Namun sayangnya, kemajuan demokrasi pada sisi prosedural itu, justru tengah mengidap persoalan akut. Telah terjadi semacam 'pembusukan' yang tidak mustahil menyebabkan demokrasi kita akan menuai kegagalan. Praktik demokrasi kita, telah tercerabut dari nilai-nilai etis dan moral yang secara esensial menjadi basis penyangganya.
Esensi demokrasi yang oleh Aristoteles ditujukan untuk mengapai 'kebaikan bersama', telah bergeser fungsi sebagai alat melegitimasi praktik pragmatisme politik. Demokrasi kita telah menyulap suara rakyat layaknya komoditas ekonomi yang bisa diperjual-belikan.
Pemilu tidak lagi menjadi sarana untuk menegakkan 'daulat rakyat', akan tetapi lebih pada 'daulat modal'. Pun demikian dalam ritual perebutan pucuk pimpinan partai politik, tak ada lagi urusan idealisme dan gagasan. Semuanya bergantung pada besar-kecilnya insentif uang dan kekuasaan yang disuguhkan.
Kalau Orde Lama menghadirkan konsep 'Demokrasi Terpimpin', Orde Baru dengan 'Demokrasi Pancasila' maka Orde Reformasi menyuguhkan 'Demokrasi Uang?' Bukankah betapa uang telah menjadi berhala dalam mentalitas berdemokrasi saat ini?
Lantas, apa yang terjadi ? Potret kehidupan politik kian lama semakin menjauh dari orientasi idealisme. Alur perpolitikan nasional cenderung berorientasi pada uang sertakekuasaan belaka.
Langgam politik kita kian mengalami distorsi, oleh karena 'orang-orang bekerja dari politik, bukan untuk politik'. Pun demikian dengan pola hubungan elite dengan rakyat dalam setiap pergelaran demokrasi, lebih dibangun berdasarkan praktik politik dagang sapi.
Akibatnya, demokrasi transaksional hanya memberikan akses kekuasaan kepada orang-orang yang sekedar bermental uang, akan tetapi miskin idealisme dan keteladanan.

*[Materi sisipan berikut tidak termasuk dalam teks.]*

Background: an optimization exercise with open tools, aiming at small area and a short achievable clock period. Do not read the settings as production practice.

==> v27: inputs <==
Design mac, start of the top module:
module mac(
    input [15:0] x1,
    input [15:0] x2,
    input clk,
    input rst,
    input en,
    output [39:0] y
    );
clock: 12.0 ns
lec_check: 0
abc_area: 1
cap_margin: 20
core_margin: 2
core_utilization: 60
cts_buf_list: sky130_fd_sc_hd__clkbuf_4 sky130_fd_sc_hd__clkbuf_8
setup_slack_margin: 5
slew_margin: 20
synth_hierarchical: 1
standard.sh (not shown) runs the stock make flow with config.mk's settings and CLKGATE_MAP_FILE= SYNTH_SCRIPT=/design/flow/synth_recipe.tcl, a recipe that flattens the netlist after the stock synthesis.
==> flow/flow/run.sh <==
#!/bin/bash
# The standard layout (standard.sh: ORFS synthesis to final layout) with a
# few extra ORFS settings; the clock, constraints and synthesis script are
# unchanged. Settings come from flow/params.sh:
#   MARGIN      setup slack that repair_timing aims for (ns)
#   PORTBUF     cell used to buffer every input and output port
#   EXTRA       further ORFS make variables
set -u
. flow/params.sh
bash standard.sh SETUP_SLACK_MARGIN=$MARGIN "BUFFER_PORTS_ARGS=-buffer_cell $PORTBUF" $EXTRA finish > standard.log 2>&1
==> flow/flow/params.sh <==
MARGIN=6.8
PORTBUF=sky130_fd_sc_hd__buf_1
EXTRA="ABC_LOAD_IN_FF=2"
==> v18: changes against v27 <==
--- a/flow/design.v
+++ b/flow/design.v
@@ -50,17 +50,17 @@
     input [15:0] x1,
     input [15:0] x2,
     input clk,
     input rst,
     input en,
     output [39:0] y
     );
 reg [39:0] S;
-reg [31:0] C;
+reg [39:0] C;
 wire s1;
 wire c2;
 wire s3;
 wire c4;
 wire s5;
 wire c6;
 wire s7;
 wire c8;
@@ -684,33 +684,28 @@
 assign s297 = ~y[36];
 assign c298 = y[36];
 assign s299 = ~y[37];
 assign c300 = y[37];
 assign s301 = ~y[38];
 assign c302 = y[38];
 assign s303 = ~y[39];
 assign c304 = y[39];
-wire [7:0] hs = {c302, c300, c298, c296, c294, c292, c290, c288} + {s303, s301, s299, s297, s295, s293, s291, s289};
-wire [39:0] Sn = {hs[7], hs[6], hs[5], hs[4], hs[3], hs[2], hs[1], hs[0], c286, c284, c282, c280, c278, c276, c274, c272, c270, c268, c266, c264, c262, c260, c258, c256, c254, c252, c250, c248, c246, c244, c242, c240, c238, c236, c234, c232, c230, c228, c226, pp0_0};
-wire [31:0] Cn = {s287, s285, s283, s281, s279, s277, s275, s273, s271, s269, s267, s265, s263, s261, s259, s257, s255, s253, s251, s249, s247, s245, s243, s241, s239, s237, s235, s233, s231, s229, s227, s225};
+wire [39:0] Sn = {c302, c300, c298, c296, c294, c292, c290, c288, c286, c284, c282, c280, c278, c276, c274, c272, c270, c268, c266, c264, c262, c260, c258, c256, c254, c252, c250, c248, c246, c244, c242, c240, c238, c236, c234, c232, c230, c228, c226, pp0_0};
+wire [39:0] Cn = {s303, s301, s299, s297, s295, s293, s291, s289, s287, s285, s283, s281, s279, s277, s275, s273, s271, s269, s267, s265, s263, s261, s259, s257, s255, s253, s251, s249, s247, s245, s243, s241, s239, s237, s235, s233, s231, s229, s227, s225};
 always @(posedge clk or posedge rst)
   if (rst) begin
     S <= 40'd0;
-    C <= 32'd0;
+    C <= 40'd0;
   end else begin
     S <= Sn;
     C <= Cn;
   end
-wire [39:0] ya = S[39:0], yb = {8'd0, C};
-wire [39:0] p0, g0;
-genvar gi;
-generate for (gi = 0; gi < 40; gi = gi + 1) begin : pg
-  ha_cell h (.a(ya[gi]), .b(yb[gi]), .s(p0[gi]), .co(g0[gi]));
-end endgenerate
+wire [39:0] ya = S[39:0], yb = C[39:0];
+wire [39:0] p0 = ya ^ yb, g0 = ya & yb;
 wire bg0_1 = g0[1] | (p0[1] & g0[0]);
 wire bp0_1 = p0[1] & p0[0];
 wire bg0_3 = g0[3] | (p0[3] & g0[2]);
 wire bp0_3 = p0[3] & p0[2];
 wire bg0_5 = g0[5] | (p0[5] & g0[4]);
 wire bp0_5 = p0[5] & p0[4];
 wire bg0_7 = g0[7] | (p0[7] & g0[6]);
 wire bp0_7 = p0[7] & p0[6];
==> flow/flow/run.sh (replaced) <==
#!/bin/bash
MARGIN=${MARGIN:-6}
bash standard.sh SETUP_SLACK_MARGIN=$MARGIN "BUFFER_PORTS_ARGS=-buffer_cell sky130_fd_sc_hd__buf_2" finish > standard.log 2>&1
Settings changed: CORE_UTILIZATION 60 to 40, CTS_BUF_LIST sky130_fd_sc_hd__clkbuf_4 sky130_fd_sc_hd__clkbuf_8 to unset.
removed: flow/flow/params.sh
==> run summary <==
item                                                                      v18                       v27
Status                                               timing/DRC/antenna clean  timing/DRC/antenna clean
Overall routed net length                                            22900 µm                  22800 µm
Die outline width                                                      157 µm                    129 µm
Setup repair after global routing missed its margin                        no                       yes
Worst reg2reg path endpoint                                             C[16]                     C[17]
Starting density of the core                                            40.3%                     61.4%
Final Net Count                                                          1183                      1287
Largest net degree at the start of global routing                          47                        73
Most used cell along the critical path               sky130_fd_sc_hd__nand2_1  sky130_fd_sc_hd__nand2_4
Met2 wire length                                                     10500 µm                  10900 µm
Post-synth design cell area                                          9380 µm²                  9340 µm²
TritonCTS Sinks                                                            80                        72
Number of vias in the routed layout                                      6510                      7210
Worst-case setup margin in the final layout                           6320 ps                   6820 ps
Multi-input logic portion of the cell area                              63.9%                     67.8%
Worst slack at placement                                              6060 ps                   5790 ps
Worst R2R Start                                                          C[7]                      S[1]
Setup crit end                                                          y[29]                     y[31]
No functional check of the RTL was part of any run of this note.

static timing again, ports no longer ideal:
The flow's constraints put no driver on any port. The routed layouts listed below were extracted and timed again, unchanged, in two steps.
Step 1 (the two cells are an assumption about what drives the block):
set clk [get_ports {clk}]
set_driving_cell -lib_cell sky130_fd_sc_hd__clkbuf_16 $clk
set_driving_cell -lib_cell sky130_fd_sc_hd__buf_2 [delete_from_list [all_inputs] $clk]
Step 2 times the ports against the registers' clock, not the clock port: input delays grow and output delays shrink by t, the midpoint of the rising clock arrivals with the driver on.
Slacks: ideal / step 1 / step 2; pairs: ideal / step 1.
run	t (ns)	slack for setup (ns)	clock arrival spread, ns
v27	0.423	6.821 / 6.781 / 6.402	0.010 / 0.010
v18	0.389	6.319 / 6.275 / 6.020	0.008 / 0.009
After both steps setup and hold are still met in every run listed. For v27, which loses most, drivers alone change the setup slack by -0.040 ns; drivers and shift together by -0.419 ns.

Demokrasi transaksional, jelas tak akan menumbuhkan kesadaran akuntabilitas elite terhadap rakyat. Yang muncul, justru semakin menguatnya syahwat memburu rente dan kekuasaan untuk kepentingan pribadi.
Masalahnya, dukungan politik yang diperoleh dalam setiap momentum demokrasi, membutuhkan ongkos yang tidak sedikit. Banyaknya ongkos yang digelontorkan untuk mengeruk dukungan politik publik, dianggap sebagai 'mahar politik'. Maka, setelah terpilih, elite politik merasa tak ada kewajiban menunaikan janji-janji politiknya.

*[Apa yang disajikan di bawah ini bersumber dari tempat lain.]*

Context: an optimization exercise on an open-source flow, tuned for small area. The choices shown serve that exercise and are no tape-out recipe. Only simulation tests tie the RTL to the original design; equivalence was not proved. Power is estimated from default activity; no workload was simulated.

===== design/flow/design.v =====
`timescale 1ns / 1ps
module ram_aoi222 (input a1, a2, b1, b2, c1, c2, output y);
assign y = ~((a1 & a2) | (b1 & b2) | (c1 & c2));
endmodule
module ram_rdbit (input [127:0] sel, input [127:0] d, output y);
wire [42:0] t;
genvar k;
generate
for (k = 0; k < 42; k = k + 1) begin : g
    ram_aoi222 u (.a1(sel[3*k]), .a2(d[3*k]), .b1(sel[3*k+1]), .b2(d[3*k+1]), .c1(sel[3*k+2]), .c2(d[3*k+2]), .y(t[k]));
end
endgenerate
assign t[42] = ~((sel[126] & d[126]) | (sel[127] & d[127]));
assign y = ~&t;
endmodule
module ram_nor2 (input a, b, output y);
assign y = ~(a | b);
endmodule
module ram_nand2 (input a, b, output y);
assign y = ~(a & b);
endmodule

Mahalnya ongkos dalam praktik demokrasi transaksional ini, tanpa disadari telah memicu banyak terjadinya praktik abuse of power. Banyak di antara pekerja-pekerja politik pada akhirnya terjerembab dalam berbagai skandal korupsi politik.
Tak heran, jika banyak politisi kita yang akhirnya lebih berperan sebagai 'calo anggaran', ketimbang sebagai pekerja politik. Heboh kasus korupsi yang melibatkan Mohammad Nazaruddin, bekas Bendahara Umum Partai Demokrat, adalah salah satu contohnya.
Dalam situasi seperti ini, transformasi kehidupan demokrasi tidak bisa disandarkan hanya pada perubahan tambal sulam pada tingkat prosedur dan perundang-undangan. Akan tetapi, sebuah transformasi substantif, yang membutuhkan suatu revolusi mental-kebudayaan, tidak hanya bagi elite politik, tetapi juga kepada rakyat kita. Wallahu'alam.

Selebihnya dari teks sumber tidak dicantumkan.